Chronic Myelomonocytic Leukemia (CMML)

Chronic myelomonocytic leukemia (CMML) is a clonal hematopoietic stem cell disorder classified under myelodysplastic-myeloproliferative neoplasms (MDS/MPN) in the WHO 2017/2022 classification, distinct from MDS, MPN, and chronic myeloid leukemia. Diagnostic criteria require: (1) persistent peripheral blood monocytosis ≥1,000/uL absolute count and ≥10% of white blood cell differential count, lasting at least 3 months; (2) absence of BCR-ABL1 fusion gene; (3) absence of PDGFRA, PDGFRB, FGFR1 rearrangements or PCM1-JAK2 fusion (exclusion of myeloid/lymphoid neoplasms with eosinophilia); (4) less than 20% blasts (including monoblasts and promonocytes) in blood and bone marrow; (5) dysplasia in one or more myeloid lineages, OR if dysplasia minimal/absent: clonal cytogenetic or molecular abnormality, or persistent monocytosis ≥3 months with exclusion of other causes of monocytosis (infection, autoimmune disease, lymphoma).

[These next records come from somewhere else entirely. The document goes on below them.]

$ cat config.mk
export PLATFORM = sky130hd
export DESIGN_NAME = program_memory_arbiter
export DESIGN_NICKNAME = d
export VERILOG_FILES = /design/src/rtl/program_memory_arbiter.sv
export SDC_FILE = /design/constraint.sdc
export NUM_CORES = 1
export LEC_CHECK = 0
export BUFFER_PORTS_ARGS = -buffer_cell sky130_fd_sc_hd__buf_2
export CAP_MARGIN = 0
export CORE_MARGIN = 2
export CORE_UTILIZATION = 45
export DETAILED_ROUTE_END_ITERATION = 8
export GPL_TIMING_DRIVEN = 0
export PLACE_DENSITY = 0.82
export SLEW_MARGIN = 15
export SYNTH_ARGS = -nofsm -noshare
export SYNTH_HDL_FRONTEND = slang
export SYNTH_SLANG_ARGS = --single-unit
$ cat constraint.sdc
create_clock -name clk_in -period 3 [get_ports clk_in]
set_input_delay 0.3 -clock clk_in [delete_from_list [all_inputs] [get_ports clk_in]]
set_output_delay 0.3 -clock clk_in [all_outputs]
set_load 0.05 [all_outputs]
## src/rtl/fb_rect_fill.sv

```systemverilog
// fb_rect_fill: clips a fill command to the image and streams one pixel write per granted cycle into framebuffer port A
module fb_rect_fill #(
  parameter int IMG_W  = 195,
  parameter int IMG_H  = 146,
  parameter int ADDR_W = 15,
  parameter int DATA_W = 16
)(
  input  logic              clk,
  input  logic              rst_n,
  input  logic              i_cmd_valid,
  output logic              o_cmd_ready,
  input  logic [9:0]        i_x0,
  input  logic [9:0]        i_y0,
  input  logic [9:0]        i_w,
  input  logic [9:0]        i_h,
  input  logic [DATA_W-1:0] i_color,
  input  logic              i_fb_grant,
  output logic              o_fb_we,
  output logic [ADDR_W-1:0] o_fb_addr,
  output logic [DATA_W-1:0] o_fb_data,
  output logic              o_busy,
  output logic              o_done
);
  typedef enum logic [1:0] {S_IDLE, S_SETUP, S_FILL, S_DONE} state_t;
  state_t r_state, w_next;
  logic [9:0] r_x0, r_y0;
  logic [10:0] r_x_end, r_y_end, r_col, r_row;
  logic [ADDR_W-1:0] r_base;
  logic [DATA_W-1:0] r_color;
  logic [10:0] w_x_sum, w_y_sum;
  logic w_empty, w_accept, w_last_col, w_last_row;
  assign w_accept   = i_cmd_valid & o_cmd_ready;
  assign w_x_sum    = {1'b0, i_x0} + {1'b0, i_w};
  assign w_y_sum    = {1'b0, i_y0} + {1'b0, i_h};
  assign w_empty    = (i_w == 10'd0) | (i_h == 10'd0) | ({1'b0, i_x0} >= 11'(IMG_W)) | ({1'b0, i_y0} >= 11'(IMG_H));
  assign w_last_col = r_col == r_x_end - 11'd1;
  assign w_last_row = r_row == r_y_end - 11'd1;
  assign o_fb_addr  = r_base + ADDR_W'(r_col - {1'b0, r_x0});
  assign o_fb_data  = r_color;
  always_ff @(posedge clk or negedge rst_n)
    if (!rst_n) r_state <= S_IDLE;
    else r_state <= w_next;
  always_comb begin
    w_next = r_state;
    o_cmd_ready = 1'b0;
    o_busy = 1'b0;
    o_done = 1'b0;
    o_fb_we = 1'b0;
    case (r_state)
      S_IDLE: begin
        o_cmd_ready = 1'b1;
        if (i_cmd_valid) w_next = w_empty ? S_DONE : S_SETUP;
      end
      S_SETUP: begin
        o_busy = 1'b1;
        w_next = S_FILL;
      end
      S_FILL: begin
        o_busy = 1'b1;
        o_fb_we = i_fb_grant;
        if (i_fb_grant & w_last_col & w_last_row) w_next = S_DONE;
      end
      default: begin
        o_done = 1'b1;
        w_next = S_IDLE;
      end
    endcase
  end
  // row_base tracks the address of column x0 on the current row, so the only multiply is in SETUP
  always_ff @(posedge clk or negedge rst_n)
    if (!rst_n) begin
      r_x0 <= '0;
      r_y0 <= '0;
      r_x_end <= '0;
      r_y_end <= '0;
      r_col <= '0;
      r_row <= '0;
      r_base <= '0;
      r_color <= '0;
    end else if (w_accept) begin
      r_x0 <= i_x0;
      r_y0 <= i_y0;
      r_x_end <= (w_x_sum > 11'(IMG_W)) ? 11'(IMG_W) : w_x_sum;
      r_y_end <= (w_y_sum > 11'(IMG_H)) ? 11'(IMG_H) : w_y_sum;
      r_color <= i_color;
    end else if (r_state == S_SETUP) begin
      r_base <= ADDR_W'(r_y0 * IMG_W + r_x0);
      r_col <= {1'b0, r_x0};
      r_row <= {1'b0, r_y0};
    end else if (o_fb_we) begin
      r_col <= w_last_col ? {1'b0, r_x0} : r_col + 11'd1;
      if (w_last_col) begin
        r_base <= r_base + ADDR_W'(IMG_W);
        r_row <= r_row + 11'd1;
      end
    end
endmodule

```

## config.mk

```make
export PLATFORM = sky130hd
export DESIGN_NAME = fb_rect_fill
export DESIGN_NICKNAME = d
export VERILOG_FILES = /design/src/rtl/fb_rect_fill.sv
export SDC_FILE = /design/constraint.sdc
export NUM_CORES = 1
export LEC_CHECK = 0
export CAP_MARGIN = 15
export CORE_UTILIZATION = 40
export DETAILED_ROUTE_END_ITERATION = 8
export HOLD_SLACK_MARGIN = 0.05
export SETUP_SLACK_MARGIN = 0.1
export SLEW_MARGIN = 20
export SYNTH_ARGS = -nofsm -noshare
export SYNTH_HDL_FRONTEND = slang
export SYNTH_SLANG_ARGS = --single-unit
```

## constraint.sdc

```tcl
create_clock -name clk -period 8.5 [get_ports clk]
set_clock_uncertainty 0.2 [all_clocks]
set_input_delay 2.55 -clock clk [delete_from_list [all_inputs] [get_ports clk]]
set_output_delay 2.55 -clock clk [all_outputs]
set_load 0.005 [all_outputs]
```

Subclassification (WHO 2022): based on blast count — CMML-0 (<2% blasts in blood, <5% in marrow), CMML-1 (2-4% blood blasts, 5-9% marrow blasts), CMML-2 (5-19% blood blasts or 10-19% marrow blasts, or any Auer rods). Clinical phenotypes: dysplastic CMML (MD-CMML, WBC <13,000/uL, more dysplastic features) and proliferative CMML (MP-CMML, WBC ≥13,000/uL, more proliferative features with hepatosplenomegaly). Molecular landscape (>90% have somatic mutations): TET2 (50-60%, often early founder), SRSF2 (40-50%), ASXL1 (40%, adverse prognosis), KRAS/NRAS (15-30%), CBL (15%), JAK2 V617F (5-10%, more in MP-CMML), DNMT3A, IDH1/2, RUNX1, U2AF1, EZH2, NF1, SETBP1. Cytogenetic abnormalities in 30%: trisomy 8, monosomy 7/del(7q), complex karyotype (adverse). Prognostic scoring systems: CPSS-Mol, GFM Score, Mayo Molecular score — incorporate clinical (cytopenias, blast count) and molecular (ASXL1, NRAS, RUNX1, SETBP1) features.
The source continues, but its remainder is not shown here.